EXERCISE PROMPT:
Your answer should consist of each line below that contains the string "flip".

---------------

### src/rtl/operand_fetcher.sv
// Read-side master for the operand ROM: walks consecutive A/B word pairs from a
// base address and hands each pair to the arithmetic unit over valid/ready.
module operand_fetcher #(
  parameter int ADDRESS_WIDTH = 7,
  parameter int DATA_WIDTH    = 16
) (
  input  logic                     clk,
  input  logic                     reset,
  input  logic                     start,
  input  logic [ADDRESS_WIDTH-1:0] base_address,
  input  logic [ADDRESS_WIDTH-1:0] pair_count,
  output logic [ADDRESS_WIDTH-1:0] mem_address,
  output logic                     mem_ren,
  output logic                     mem_cen,
  input  logic [DATA_WIDTH-1:0]    mem_data,
  output logic [DATA_WIDTH-1:0]    op_a,
  output logic [DATA_WIDTH-1:0]    op_b,
  output logic                     op_valid,
  input  logic                     op_ready,
  output logic                     busy,
  output logic                     done
);

  typedef enum logic [2:0] {
    IDLE    = 3'd0,
    READ_A  = 3'd1,
    READ_B  = 3'd2,
    PRESENT = 3'd3,
    DONE    = 3'd4
  } state_e;

  state_e                   state_q, state_d;
  logic [ADDRESS_WIDTH-1:0] addr_q, addr_d;
  logic [ADDRESS_WIDTH-1:0] remaining_q, remaining_d;
  logic [ADDRESS_WIDTH-1:0] mem_address_q, mem_address_d;
  logic                     mem_en_q, mem_en_d;
  logic [DATA_WIDTH-1:0]    op_a_q, op_a_d;
  logic [DATA_WIDTH-1:0]    op_b_q, op_b_d;
  logic                     op_valid_q, op_valid_d;
  logic                     busy_q, busy_d;
  logic                     done_q, done_d;

  always_comb begin
    // NOTE: every _d gets a hold default first so no path through the case infers a latch.
    state_d       = state_q;
    addr_d        = addr_q;
    remaining_d   = remaining_q;
    mem_address_d = mem_address_q;
    op_a_d        = op_a_q;
    op_b_d        = op_b_q;

    case (state_q)
      IDLE: begin
        if (start) begin
          addr_d      = base_address;
          remaining_d = pair_count;
          state_d     = (pair_count == '0) ? DONE : READ_A;
        end
      end
      READ_A: begin
        op_a_d  = mem_data;
        addr_d  = addr_q + ADDRESS_WIDTH'(1);
        state_d = READ_B;
      end
      READ_B: begin
        op_b_d  = mem_data;
        addr_d  = addr_q + ADDRESS_WIDTH'(1);
        state_d = PRESENT;
      end
      PRESENT: begin
        if (op_ready) begin
          remaining_d = remaining_q - ADDRESS_WIDTH'(1);
          state_d     = (remaining_q == ADDRESS_WIDTH'(1)) ? DONE : READ_A;
        end
      end
      DONE:    state_d = IDLE;
      default: state_d = IDLE;
    endcase

    // Outputs are decoded from the next state so the registered copies line up
    // with the state they describe; the ROM address only moves when a read is issued.
    mem_en_d = (state_d == READ_A) || (state_d == READ_B);
    if (mem_en_d) mem_address_d = addr_d;
    op_valid_d = (state_d == PRESENT);
    busy_d     = (state_d != IDLE);
    done_d     = (state_d == DONE);
  end

  // NOTE: sequential state uses non-blocking assignments only, so every flop samples pre-edge values.
  always_ff @(posedge clk or posedge reset) begin
    if (reset) begin
      state_q       <= IDLE;
      addr_q        <= '0;
      remaining_q   <= '0;
      mem_address_q <= '0;
      mem_en_q      <= 1'b0;
      op_a_q        <= '0;
      op_b_q        <= '0;
      op_valid_q    <= 1'b0;
      busy_q        <= 1'b0;
      done_q        <= 1'b0;
    end else begin
      state_q       <= state_d;
      addr_q        <= addr_d;
      remaining_q   <= remaining_d;
      mem_address_q <= mem_address_d;
      mem_en_q      <= mem_en_d;
      op_a_q        <= op_a_d;
      op_b_q        <= op_b_d;
      op_valid_q    <= op_valid_d;
      busy_q        <= busy_d;
      done_q        <= done_d;
    end
  end

  assign mem_address = mem_address_q;
  assign mem_ren     = mem_en_q;
  assign mem_cen     = mem_en_q;
  assign op_a        = op_a_q;
  assign op_b        = op_b_q;
  assign op_valid    = op_valid_q;
  assign busy        = busy_q;
  assign done        = done_q;

endmodule
### config.mk
export PLATFORM = sky130hd
export DESIGN_NAME = operand_fetcher
export DESIGN_NICKNAME = d
export VERILOG_FILES = /design/src/rtl/operand_fetcher.sv
export SDC_FILE = /design/constraint.sdc
export NUM_CORES = 1
export LEC_CHECK = 0
export CORE_MARGIN = 8
export CORE_UTILIZATION = 42
export DETAILED_ROUTE_END_ITERATION = 10
export GPL_TIMING_DRIVEN = 1
export PLACE_DENSITY_LB_ADDON = 0.08
export SYNTH_ARGS = -nofsm -noshare
export SYNTH_HDL_FRONTEND = slang
export SYNTH_SLANG_ARGS = --single-unit
### constraint.sdc
create_clock -name clk -period 1.8 [get_ports clk]
set_clock_uncertainty 0.15 [all_clocks]
set_input_delay 0.36 -clock clk [delete_from_list [all_inputs] [get_ports clk]]
set_output_delay 0.36 -clock clk [all_outputs]
set_load 0.01 [all_outputs]
==> flow_summary.toml <==
[power]
max_ir_drop_vdd_mv = 1.07
total_leakage_power_nw = 1.81
p_per_area_nw_per_um2 = 1950

[finish]
area_growth_from_synthesis_to_layout_pct = 53.2
postLayoutCellArea_um2 = 4060
seqCellArea_um2 = 1510
design.final.nets = 367
final_layout_size_suffix_gt1_frac = 0.334
multiInputGateArea_um2 = 1130
insertedDiodeCount = 0
filler_cell_count = 488

[global_route]
grt_max_degree = 61
overflow = 0
first_global_vias = 2185
grt_pass1_wl_mm = 10.7
gr-usage-all-layers = 0.152
initial_antenna_violation_count = 0

[clock_network]
clk_root_buffer_cell = "clkbuf_8"
tritoncts = "yes"
reg_clk_slew_reported_paths_ps = 70
cts_made_buffers = 9
clkSinkCount = 60
clkLatencyLatePin_ps = 330
clock_tree.htree_level_count = 3
cts_buffer_depth = 2

[floorplanning]
coreArea_um2 = 6240
starting_utilization_of_the_core_area = 0.425
die-area_um2 = 9110
fp-row-count = 29
die_height_um = 95.5
ioPinCount = 78
fp.dieW_um = 95.5

[synth]
synth_top_area_share = 0.566
synthTopCellsByCount = "dfrtp_1 (60), mux2_2 (29), nor2_1 (14)"
synth_enable_flop_cells = 0
synth_sequential_area_ratio = 0.566
mapped_cells = 213
most_common_cell_in_the_synthesized_netlist = "dfrtp_1"
synth-warning-count = 0
synth_top_cells_by_area = "dfrtp_1 (57%), mux2_2 (12%), mux2_4 (4.0%)"
syn_area_um2 = 2650
postSynthRegisterBits = 60
primary_ff_master_synth = "dfrtp_1"
synth_largest_area_cell = "dfrtp_1"
synth_area_per_cell_um2 = 12.5
synth-async-reset-ratio = 1.00
syn_nets = 250
yosys.cell_types.count = 37

[timing]
holdWs_ps = 244
achievable-frequency_ghz = 0.514
post-route-worst-setup-slack_ps = -145
hold_violations = 0
timing_worst_slew_pin_value_ps = 343
rsz0062_at_grt = "true"
timing.final.max_slew_violations = 0
period_utilization = 1.08
max-slew-margin-rel = 0.771
finalWorstPathRequiredPeriod_ps = 1950
setup_viol = 7

[critical_path]
worstSetupStartpointType = "flip-flop"
cp-end-kind = "flip-flop"
regToRegSetupSlack_ps = -150
crit_path_max_fanout = 8
worst_ep_required_time_ps = 1870
worst-endpoint-arrival_ps = 2020
critical_path_class = "flip-flop to flip-flop"

[route]
drt_drc_violations_left = 0
initialDrtViolationCount = 68
via_per_inst = 5.09
total_number_of_vias = 2097
detail_route.first_pass.iterations = 4
drt.antenna.violating_nets = 0
totalWireLength_mm = 6.71
route.detailed.wl_per_inst_um = 16.3

[flow_run]
drv.max_cap_violation_count = 0

[worst_hold_path]
min-delay-path-class = "input pin to flip-flop"

[placed_design]
finalWeightedCongestion = 0.791
placed_area_um2 = 3700
hpwl_mm = 4.46
buffers_on_ports = 77

[run_status]
outcome = "finished with violations"
violated_checks = "setup timing"
metrics by stage:
stage	setup WS [ps]	instances	power, mW	TNS (ps)	util
finish	-145	412	7.93	-980	0.651
floorplan	-182	213	4.55	-2350	-
detailed placement	-870	388	6.33	-11320	0.592
CTS	-107	408	7.88	-695	0.640
global placement	-852	388	6.27	-11120	0.592
global route	-212	412	8.44	-1480	0.651
layout by cell type (no fill, tap or decap), drive strengths merged, types with 2 or more instances in the layout:
master / n
a21o: 2
a21oi: 9
a221o: 3
a22oi: 3
and3: 2
buf: 42
bufinv: 2
clkbuf: 10
clkdlybuf4s50: 63
clkinvlp: 4
dfrtp: 60
dlygate4sd2: 4
dlymetal6s2s: 7
ha: 3
inv: 5
mux2: 39
nand2: 12
nand3: 5
nand3b: 2
nor2: 14
nor3: 10
nor3b: 3
o211ai: 3
o21ai: 13
xnor2: 2
final timing paths:
path,startpoint,end,depth (start not counted)
hold / removal,pair_count[5],remaining_q[5],3
max in group asynchronous,reset,state_q[0],3
hold reg to reg,op_a[4],op_a[4],1
min in group asynchronous,reset,op_b[11],3
setup reg to reg,remaining_q[4],mem_address[1],5
setup / recovery,remaining_q[4],mem_address[1],5
routing by layer:
| metal | share of wire | wire length (um) | up-vias | global-route usage |
|---|---|---|---|---|
| li1 | - | - | 998 | - |
| met1 | 0.42 | 2830 | 1035 | 0.174 |
| met2 | 0.48 | 3240 | 56 | 0.240 |
| met3 | 0.083 | 560 | 8 | 0.0661 |
| met4 | 0.012 | 83 | 0 | 0.0730 |
| met5 | 0 | 0 | - | 0 |
power breakdown:
group / internal (mW) / total [mW] / switching (mW)
Sequential: 2.00 / 2.38 / 0.382
Combinational: 2.45 / 4.20 / 1.75
Clock: 0.814 / 1.35 / 0.538
registers in the layout (all words and copies together), names as in the netlist:
name,flops
op_a,16
done,1
mem_address,7
op_b,16
remaining_q,7
mem_cen,1
addr_q,7
state_q,3
busy,1
op_valid,1
cell families (layout without fill, tap and decap cells):
family	count (synthesis)	after routing	share of synthesized area
AOI/OAI and AO/OA	38	38	0.0906
adders and majority gates	3	3	0.0142
DFF	60	60	0.566
muxes	39	39	0.175
buffers and inverters	16	138	0.0354
and+or+nand+nor	55	55	0.112
xor gates and xnor gates	2	2	0.00660
area by class of cell:
type / count / share of cell area
Clock buffer: 10 / 0.0339
Clock inverter: 6 / 0.0216
Inverter: 6 / 0.00647
Multi-Input combinational cell: 137 / 0.277
Sequential cell: 60 / 0.370
Tap cell: 77 / 0.0237
Timing Repair Buffer: 116 / 0.267
worst max-delay path, stage by stage, from the launching register on:
cell     delay (ps)
dfrtp_1         400
nor3_2          210
nand4_1         130
a221o_1         340
a21o_4          280
mux2_4          310
what timing repair did:
item,in CTS,in global routing
setup endpoints to repair,16,41
gates cloned,0,2
buffers inserted,4,2
gates resized for setup,32,16
hold buffers,0,0
pin swaps,6,3
Note: power is estimated with default switching activity, not from simulation.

---------------

TASK RESPONSE:
worstSetupStartpointType = "flip-flop"
cp-end-kind = "flip-flop"
critical_path_class = "flip-flop to flip-flop"
min-delay-path-class = "input pin to flip-flop"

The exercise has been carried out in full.